▶ _Assignment_
Use the entries below and reproduce exactly the lines from the one containing "assign shamt = b[4:0];" down to the one containing "result = a & b;", both of them included.

Stored data entries:

--

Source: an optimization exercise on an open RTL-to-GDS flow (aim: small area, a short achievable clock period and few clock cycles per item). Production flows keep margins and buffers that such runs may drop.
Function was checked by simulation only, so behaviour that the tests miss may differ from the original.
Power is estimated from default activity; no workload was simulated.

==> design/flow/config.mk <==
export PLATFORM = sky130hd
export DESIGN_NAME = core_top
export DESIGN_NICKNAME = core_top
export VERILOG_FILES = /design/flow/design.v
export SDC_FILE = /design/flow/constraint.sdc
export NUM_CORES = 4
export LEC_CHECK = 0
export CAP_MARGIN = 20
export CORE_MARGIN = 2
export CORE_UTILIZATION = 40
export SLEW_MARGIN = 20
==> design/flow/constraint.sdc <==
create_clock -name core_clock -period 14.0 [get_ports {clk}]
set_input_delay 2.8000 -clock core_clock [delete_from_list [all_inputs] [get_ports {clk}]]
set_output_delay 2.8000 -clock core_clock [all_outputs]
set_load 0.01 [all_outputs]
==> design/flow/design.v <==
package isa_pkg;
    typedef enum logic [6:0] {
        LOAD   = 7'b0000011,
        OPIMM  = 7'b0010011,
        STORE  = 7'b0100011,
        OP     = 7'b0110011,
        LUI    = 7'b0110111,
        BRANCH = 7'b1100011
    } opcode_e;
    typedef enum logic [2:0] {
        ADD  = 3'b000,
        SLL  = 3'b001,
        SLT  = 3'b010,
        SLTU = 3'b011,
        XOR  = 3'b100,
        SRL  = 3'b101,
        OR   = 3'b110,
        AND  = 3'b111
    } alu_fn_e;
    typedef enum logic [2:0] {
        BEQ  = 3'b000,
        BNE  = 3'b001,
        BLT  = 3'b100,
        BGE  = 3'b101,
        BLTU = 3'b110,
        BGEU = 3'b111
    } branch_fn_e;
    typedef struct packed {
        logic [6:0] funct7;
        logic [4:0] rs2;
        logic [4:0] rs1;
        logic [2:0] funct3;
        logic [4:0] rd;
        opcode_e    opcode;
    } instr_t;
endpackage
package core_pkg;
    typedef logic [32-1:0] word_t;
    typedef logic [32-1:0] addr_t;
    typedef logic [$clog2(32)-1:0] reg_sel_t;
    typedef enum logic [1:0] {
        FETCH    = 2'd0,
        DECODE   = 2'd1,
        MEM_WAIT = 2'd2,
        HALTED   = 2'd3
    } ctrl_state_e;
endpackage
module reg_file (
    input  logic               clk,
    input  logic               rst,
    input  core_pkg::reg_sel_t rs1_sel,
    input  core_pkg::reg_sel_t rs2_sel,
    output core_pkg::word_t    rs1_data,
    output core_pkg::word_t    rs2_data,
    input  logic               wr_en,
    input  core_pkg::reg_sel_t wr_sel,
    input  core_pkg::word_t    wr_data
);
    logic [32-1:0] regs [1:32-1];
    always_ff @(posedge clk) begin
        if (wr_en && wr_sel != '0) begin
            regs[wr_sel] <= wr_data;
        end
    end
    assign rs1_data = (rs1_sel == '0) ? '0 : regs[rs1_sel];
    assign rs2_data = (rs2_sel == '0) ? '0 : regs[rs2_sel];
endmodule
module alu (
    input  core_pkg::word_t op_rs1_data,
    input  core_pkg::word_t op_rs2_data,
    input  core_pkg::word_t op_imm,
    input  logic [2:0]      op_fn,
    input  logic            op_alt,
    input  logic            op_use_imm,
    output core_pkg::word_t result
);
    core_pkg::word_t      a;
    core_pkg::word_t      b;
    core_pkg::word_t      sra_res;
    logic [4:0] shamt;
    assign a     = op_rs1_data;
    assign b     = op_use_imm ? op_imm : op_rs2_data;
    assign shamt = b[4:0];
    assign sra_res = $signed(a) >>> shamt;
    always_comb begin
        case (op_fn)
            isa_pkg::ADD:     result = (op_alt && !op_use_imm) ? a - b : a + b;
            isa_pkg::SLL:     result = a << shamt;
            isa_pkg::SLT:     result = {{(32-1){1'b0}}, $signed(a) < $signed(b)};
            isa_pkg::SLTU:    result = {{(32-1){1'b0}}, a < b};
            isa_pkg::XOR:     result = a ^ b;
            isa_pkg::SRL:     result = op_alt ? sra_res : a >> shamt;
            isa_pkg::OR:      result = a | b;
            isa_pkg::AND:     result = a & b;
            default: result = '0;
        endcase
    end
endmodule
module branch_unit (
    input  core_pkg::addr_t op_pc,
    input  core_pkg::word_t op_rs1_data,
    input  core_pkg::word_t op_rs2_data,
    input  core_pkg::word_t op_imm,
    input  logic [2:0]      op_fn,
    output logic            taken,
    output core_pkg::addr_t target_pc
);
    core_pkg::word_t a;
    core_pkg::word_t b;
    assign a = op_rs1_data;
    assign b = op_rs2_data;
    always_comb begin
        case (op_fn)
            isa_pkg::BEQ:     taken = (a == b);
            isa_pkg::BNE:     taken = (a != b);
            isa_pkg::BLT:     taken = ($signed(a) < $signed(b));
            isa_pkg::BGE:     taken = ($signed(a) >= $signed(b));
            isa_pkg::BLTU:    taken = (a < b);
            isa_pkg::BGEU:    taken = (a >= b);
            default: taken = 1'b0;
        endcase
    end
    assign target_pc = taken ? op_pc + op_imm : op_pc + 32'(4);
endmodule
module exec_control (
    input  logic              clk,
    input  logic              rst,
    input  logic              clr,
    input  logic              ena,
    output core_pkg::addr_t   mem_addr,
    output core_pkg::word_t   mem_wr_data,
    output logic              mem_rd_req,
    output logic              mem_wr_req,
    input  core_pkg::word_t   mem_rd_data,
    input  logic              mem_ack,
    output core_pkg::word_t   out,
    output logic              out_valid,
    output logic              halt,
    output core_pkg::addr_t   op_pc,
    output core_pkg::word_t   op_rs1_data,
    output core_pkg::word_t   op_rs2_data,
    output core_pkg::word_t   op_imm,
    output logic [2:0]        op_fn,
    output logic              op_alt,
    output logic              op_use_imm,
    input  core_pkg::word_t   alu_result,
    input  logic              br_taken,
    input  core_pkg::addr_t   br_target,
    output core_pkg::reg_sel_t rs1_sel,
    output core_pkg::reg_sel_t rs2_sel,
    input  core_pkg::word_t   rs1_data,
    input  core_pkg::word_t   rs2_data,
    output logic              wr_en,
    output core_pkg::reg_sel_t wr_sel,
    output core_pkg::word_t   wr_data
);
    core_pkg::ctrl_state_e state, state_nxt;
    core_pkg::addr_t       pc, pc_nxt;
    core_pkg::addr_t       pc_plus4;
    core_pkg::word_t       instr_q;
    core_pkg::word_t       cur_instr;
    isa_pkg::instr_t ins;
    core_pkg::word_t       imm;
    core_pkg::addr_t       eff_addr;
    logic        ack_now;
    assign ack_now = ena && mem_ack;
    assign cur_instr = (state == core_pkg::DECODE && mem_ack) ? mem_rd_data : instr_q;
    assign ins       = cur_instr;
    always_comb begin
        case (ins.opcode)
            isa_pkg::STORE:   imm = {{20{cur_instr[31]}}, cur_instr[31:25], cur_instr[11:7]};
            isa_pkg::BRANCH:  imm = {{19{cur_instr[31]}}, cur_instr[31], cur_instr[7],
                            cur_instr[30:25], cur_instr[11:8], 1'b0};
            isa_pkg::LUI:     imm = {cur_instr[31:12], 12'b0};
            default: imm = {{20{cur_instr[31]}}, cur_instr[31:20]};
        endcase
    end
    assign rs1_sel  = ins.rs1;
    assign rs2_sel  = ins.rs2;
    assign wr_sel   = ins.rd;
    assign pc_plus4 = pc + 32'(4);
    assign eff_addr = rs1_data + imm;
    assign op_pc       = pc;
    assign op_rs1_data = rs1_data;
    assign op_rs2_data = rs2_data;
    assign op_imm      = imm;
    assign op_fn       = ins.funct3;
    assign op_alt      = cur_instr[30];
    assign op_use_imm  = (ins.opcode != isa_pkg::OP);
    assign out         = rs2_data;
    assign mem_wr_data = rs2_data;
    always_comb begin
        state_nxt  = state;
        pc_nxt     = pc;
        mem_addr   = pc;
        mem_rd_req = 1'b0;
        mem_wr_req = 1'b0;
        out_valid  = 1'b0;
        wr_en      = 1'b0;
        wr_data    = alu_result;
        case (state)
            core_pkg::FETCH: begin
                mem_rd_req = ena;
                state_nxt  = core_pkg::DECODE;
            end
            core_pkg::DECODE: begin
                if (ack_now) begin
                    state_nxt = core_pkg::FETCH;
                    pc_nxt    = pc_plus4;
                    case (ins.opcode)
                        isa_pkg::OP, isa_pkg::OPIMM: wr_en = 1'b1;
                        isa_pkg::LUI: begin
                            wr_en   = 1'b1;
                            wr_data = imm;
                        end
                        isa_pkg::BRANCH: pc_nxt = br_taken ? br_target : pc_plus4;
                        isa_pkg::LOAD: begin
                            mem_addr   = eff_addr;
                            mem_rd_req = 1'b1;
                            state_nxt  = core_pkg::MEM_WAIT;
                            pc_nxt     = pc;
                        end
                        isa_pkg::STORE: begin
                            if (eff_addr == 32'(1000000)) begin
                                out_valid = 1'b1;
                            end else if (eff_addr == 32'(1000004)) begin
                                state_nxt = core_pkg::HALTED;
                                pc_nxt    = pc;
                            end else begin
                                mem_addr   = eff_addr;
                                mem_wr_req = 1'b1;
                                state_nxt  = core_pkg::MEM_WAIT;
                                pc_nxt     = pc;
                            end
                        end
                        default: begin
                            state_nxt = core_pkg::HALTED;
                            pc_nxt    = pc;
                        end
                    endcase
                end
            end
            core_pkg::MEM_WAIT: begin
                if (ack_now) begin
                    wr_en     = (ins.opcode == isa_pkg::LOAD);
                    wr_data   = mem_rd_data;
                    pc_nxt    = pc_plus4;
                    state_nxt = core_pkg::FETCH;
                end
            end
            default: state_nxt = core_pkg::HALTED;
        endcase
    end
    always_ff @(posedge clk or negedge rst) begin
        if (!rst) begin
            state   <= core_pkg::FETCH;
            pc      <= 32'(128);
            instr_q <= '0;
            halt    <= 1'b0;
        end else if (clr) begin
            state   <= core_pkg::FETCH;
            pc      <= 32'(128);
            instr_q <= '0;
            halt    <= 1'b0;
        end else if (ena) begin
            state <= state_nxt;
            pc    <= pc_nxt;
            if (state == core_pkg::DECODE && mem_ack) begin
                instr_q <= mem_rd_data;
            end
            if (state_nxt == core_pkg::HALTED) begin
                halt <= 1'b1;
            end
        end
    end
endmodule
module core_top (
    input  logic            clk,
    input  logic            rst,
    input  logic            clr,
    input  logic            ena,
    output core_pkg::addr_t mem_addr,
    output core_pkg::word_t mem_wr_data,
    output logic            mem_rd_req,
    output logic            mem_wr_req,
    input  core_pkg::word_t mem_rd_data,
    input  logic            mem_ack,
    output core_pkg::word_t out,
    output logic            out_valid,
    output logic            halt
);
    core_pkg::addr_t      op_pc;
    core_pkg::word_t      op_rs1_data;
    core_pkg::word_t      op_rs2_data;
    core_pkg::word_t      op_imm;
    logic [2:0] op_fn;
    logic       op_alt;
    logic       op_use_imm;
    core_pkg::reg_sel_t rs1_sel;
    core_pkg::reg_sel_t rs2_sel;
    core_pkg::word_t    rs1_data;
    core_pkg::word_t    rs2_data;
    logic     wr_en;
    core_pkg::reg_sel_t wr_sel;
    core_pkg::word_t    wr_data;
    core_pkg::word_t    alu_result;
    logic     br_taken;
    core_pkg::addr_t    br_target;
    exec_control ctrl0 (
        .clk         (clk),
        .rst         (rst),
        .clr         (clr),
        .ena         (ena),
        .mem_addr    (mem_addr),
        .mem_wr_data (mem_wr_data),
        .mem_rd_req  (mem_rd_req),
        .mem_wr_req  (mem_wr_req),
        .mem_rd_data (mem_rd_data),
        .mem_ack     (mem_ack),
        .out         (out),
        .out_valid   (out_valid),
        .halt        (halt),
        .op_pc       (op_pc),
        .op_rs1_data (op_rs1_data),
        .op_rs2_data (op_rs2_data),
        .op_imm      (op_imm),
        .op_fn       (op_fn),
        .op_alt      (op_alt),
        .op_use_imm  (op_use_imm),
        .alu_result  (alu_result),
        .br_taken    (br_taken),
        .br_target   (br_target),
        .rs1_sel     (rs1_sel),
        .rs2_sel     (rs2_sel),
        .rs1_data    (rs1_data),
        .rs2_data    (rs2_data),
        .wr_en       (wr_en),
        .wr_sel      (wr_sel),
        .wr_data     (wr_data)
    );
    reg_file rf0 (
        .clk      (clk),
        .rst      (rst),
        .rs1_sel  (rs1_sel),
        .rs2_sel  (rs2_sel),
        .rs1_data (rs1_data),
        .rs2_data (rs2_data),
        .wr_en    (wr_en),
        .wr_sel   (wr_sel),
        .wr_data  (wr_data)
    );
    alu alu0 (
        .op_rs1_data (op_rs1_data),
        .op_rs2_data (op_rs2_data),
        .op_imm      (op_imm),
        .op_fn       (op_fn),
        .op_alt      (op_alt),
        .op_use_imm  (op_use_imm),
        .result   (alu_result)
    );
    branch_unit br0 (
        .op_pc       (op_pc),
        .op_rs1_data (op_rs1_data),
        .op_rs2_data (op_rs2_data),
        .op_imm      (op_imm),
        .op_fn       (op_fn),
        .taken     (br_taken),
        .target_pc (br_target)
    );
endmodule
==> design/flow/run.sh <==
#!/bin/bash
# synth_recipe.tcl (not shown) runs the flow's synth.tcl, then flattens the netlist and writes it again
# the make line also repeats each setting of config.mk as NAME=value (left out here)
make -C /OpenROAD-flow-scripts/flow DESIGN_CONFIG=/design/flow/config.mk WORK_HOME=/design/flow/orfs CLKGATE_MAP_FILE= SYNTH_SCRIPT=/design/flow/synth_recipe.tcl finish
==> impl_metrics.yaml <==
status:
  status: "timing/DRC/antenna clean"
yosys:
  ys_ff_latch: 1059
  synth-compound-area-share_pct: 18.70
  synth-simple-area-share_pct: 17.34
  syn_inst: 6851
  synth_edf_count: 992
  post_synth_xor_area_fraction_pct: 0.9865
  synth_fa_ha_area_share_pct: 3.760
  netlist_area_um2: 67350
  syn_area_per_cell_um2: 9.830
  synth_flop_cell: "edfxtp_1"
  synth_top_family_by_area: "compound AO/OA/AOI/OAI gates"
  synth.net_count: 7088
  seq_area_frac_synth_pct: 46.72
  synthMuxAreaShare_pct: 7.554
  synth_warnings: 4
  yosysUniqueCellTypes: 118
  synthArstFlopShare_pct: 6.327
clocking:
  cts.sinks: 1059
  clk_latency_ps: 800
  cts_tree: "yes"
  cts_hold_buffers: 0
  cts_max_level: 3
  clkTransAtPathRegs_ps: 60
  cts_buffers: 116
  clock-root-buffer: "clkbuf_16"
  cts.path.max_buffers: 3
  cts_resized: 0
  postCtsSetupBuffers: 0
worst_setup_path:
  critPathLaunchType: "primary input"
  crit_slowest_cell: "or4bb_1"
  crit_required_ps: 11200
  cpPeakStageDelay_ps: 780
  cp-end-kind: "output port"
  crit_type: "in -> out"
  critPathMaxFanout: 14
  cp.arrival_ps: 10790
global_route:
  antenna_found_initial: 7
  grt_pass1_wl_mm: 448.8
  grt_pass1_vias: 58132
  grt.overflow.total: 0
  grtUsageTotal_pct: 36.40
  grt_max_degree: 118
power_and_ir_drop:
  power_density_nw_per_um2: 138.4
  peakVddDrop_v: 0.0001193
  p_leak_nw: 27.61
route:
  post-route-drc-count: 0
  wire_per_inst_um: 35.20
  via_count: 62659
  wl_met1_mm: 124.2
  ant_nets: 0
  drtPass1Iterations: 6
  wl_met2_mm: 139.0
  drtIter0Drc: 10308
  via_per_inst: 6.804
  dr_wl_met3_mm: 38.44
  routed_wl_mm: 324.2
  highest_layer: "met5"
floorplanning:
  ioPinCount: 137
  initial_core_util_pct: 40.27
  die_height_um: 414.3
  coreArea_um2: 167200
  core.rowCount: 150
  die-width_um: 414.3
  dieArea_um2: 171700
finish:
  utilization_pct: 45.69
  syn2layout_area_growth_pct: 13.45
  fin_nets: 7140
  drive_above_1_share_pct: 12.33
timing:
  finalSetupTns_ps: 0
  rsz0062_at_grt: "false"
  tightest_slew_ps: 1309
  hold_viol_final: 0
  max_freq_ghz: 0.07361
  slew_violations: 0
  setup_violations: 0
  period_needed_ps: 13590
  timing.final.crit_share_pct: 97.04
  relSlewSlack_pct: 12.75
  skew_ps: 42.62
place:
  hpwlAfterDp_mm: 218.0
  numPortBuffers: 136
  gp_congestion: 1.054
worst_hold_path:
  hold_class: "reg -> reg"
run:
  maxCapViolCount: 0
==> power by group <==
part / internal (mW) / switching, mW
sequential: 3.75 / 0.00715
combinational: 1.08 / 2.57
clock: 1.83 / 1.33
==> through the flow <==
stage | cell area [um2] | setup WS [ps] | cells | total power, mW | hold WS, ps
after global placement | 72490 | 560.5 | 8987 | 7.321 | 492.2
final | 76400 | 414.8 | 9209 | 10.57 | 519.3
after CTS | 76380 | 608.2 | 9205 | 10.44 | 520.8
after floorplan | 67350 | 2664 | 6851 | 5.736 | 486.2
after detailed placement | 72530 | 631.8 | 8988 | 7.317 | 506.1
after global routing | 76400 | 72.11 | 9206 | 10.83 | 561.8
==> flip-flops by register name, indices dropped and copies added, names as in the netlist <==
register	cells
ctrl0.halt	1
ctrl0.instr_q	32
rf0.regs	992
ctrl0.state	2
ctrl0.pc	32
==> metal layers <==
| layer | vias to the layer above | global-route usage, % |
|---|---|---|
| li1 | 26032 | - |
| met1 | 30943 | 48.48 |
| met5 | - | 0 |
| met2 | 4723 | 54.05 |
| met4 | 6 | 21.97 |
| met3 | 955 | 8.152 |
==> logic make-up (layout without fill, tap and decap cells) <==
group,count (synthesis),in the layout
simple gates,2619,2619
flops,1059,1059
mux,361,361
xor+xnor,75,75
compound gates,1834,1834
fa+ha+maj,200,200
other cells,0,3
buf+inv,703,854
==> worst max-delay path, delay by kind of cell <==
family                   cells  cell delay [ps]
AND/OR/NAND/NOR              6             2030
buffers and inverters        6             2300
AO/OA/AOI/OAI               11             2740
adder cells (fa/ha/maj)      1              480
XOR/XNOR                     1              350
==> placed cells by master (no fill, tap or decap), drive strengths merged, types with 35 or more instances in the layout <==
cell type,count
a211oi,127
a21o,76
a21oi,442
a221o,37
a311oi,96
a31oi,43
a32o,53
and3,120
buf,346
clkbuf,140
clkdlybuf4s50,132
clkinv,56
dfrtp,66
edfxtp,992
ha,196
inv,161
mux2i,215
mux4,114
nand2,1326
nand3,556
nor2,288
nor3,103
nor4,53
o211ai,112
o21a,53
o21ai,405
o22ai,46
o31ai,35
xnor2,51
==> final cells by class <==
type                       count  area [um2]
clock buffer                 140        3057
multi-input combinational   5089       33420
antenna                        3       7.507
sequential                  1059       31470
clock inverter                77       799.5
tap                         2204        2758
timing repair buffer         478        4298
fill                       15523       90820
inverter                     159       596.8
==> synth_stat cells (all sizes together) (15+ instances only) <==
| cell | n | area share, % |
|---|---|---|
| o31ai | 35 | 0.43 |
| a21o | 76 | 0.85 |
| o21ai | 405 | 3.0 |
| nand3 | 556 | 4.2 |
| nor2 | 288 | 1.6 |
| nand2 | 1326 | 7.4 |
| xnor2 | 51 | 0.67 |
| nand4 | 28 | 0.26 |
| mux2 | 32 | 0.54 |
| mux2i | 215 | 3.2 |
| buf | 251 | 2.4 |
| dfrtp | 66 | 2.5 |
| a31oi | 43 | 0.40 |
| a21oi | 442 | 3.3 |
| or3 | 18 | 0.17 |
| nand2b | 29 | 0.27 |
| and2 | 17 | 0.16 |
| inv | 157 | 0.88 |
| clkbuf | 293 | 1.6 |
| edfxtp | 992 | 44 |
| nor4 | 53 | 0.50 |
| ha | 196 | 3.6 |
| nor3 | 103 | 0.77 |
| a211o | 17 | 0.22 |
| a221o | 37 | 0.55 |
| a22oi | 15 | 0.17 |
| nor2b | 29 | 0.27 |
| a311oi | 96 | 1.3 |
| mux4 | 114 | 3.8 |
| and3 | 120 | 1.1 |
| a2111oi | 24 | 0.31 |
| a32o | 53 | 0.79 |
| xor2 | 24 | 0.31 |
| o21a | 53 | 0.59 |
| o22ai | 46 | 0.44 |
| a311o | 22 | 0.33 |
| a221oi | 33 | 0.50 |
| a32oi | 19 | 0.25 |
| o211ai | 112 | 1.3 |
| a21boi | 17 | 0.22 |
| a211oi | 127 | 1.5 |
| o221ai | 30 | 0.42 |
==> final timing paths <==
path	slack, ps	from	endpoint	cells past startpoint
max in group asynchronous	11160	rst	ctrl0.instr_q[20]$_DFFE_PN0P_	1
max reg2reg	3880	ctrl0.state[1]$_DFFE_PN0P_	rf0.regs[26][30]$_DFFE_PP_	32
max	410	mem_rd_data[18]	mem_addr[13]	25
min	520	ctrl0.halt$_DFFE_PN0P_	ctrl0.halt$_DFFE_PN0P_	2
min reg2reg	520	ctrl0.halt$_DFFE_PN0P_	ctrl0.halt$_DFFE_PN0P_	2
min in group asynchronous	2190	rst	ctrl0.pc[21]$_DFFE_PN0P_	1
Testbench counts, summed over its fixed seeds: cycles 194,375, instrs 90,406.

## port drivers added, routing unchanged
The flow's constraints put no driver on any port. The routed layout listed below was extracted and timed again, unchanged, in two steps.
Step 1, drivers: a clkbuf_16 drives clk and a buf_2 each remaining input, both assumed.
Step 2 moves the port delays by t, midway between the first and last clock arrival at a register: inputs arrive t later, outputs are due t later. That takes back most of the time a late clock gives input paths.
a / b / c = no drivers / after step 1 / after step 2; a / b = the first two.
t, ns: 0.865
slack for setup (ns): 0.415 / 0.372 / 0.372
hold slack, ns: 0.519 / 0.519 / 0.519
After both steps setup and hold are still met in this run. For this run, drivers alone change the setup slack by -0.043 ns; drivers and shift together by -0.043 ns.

--

▶ _Problem solution_
    assign shamt = b[4:0];
    assign sra_res = $signed(a) >>> shamt;
    always_comb begin
        case (op_fn)
            isa_pkg::ADD:     result = (op_alt && !op_use_imm) ? a - b : a + b;
            isa_pkg::SLL:     result = a << shamt;
            isa_pkg::SLT:     result = {{(32-1){1'b0}}, $signed(a) < $signed(b)};
            isa_pkg::SLTU:    result = {{(32-1){1'b0}}, a < b};
            isa_pkg::XOR:     result = a ^ b;
            isa_pkg::SRL:     result = op_alt ? sra_res : a >> shamt;
            isa_pkg::OR:      result = a | b;
            isa_pkg::AND:     result = a & b;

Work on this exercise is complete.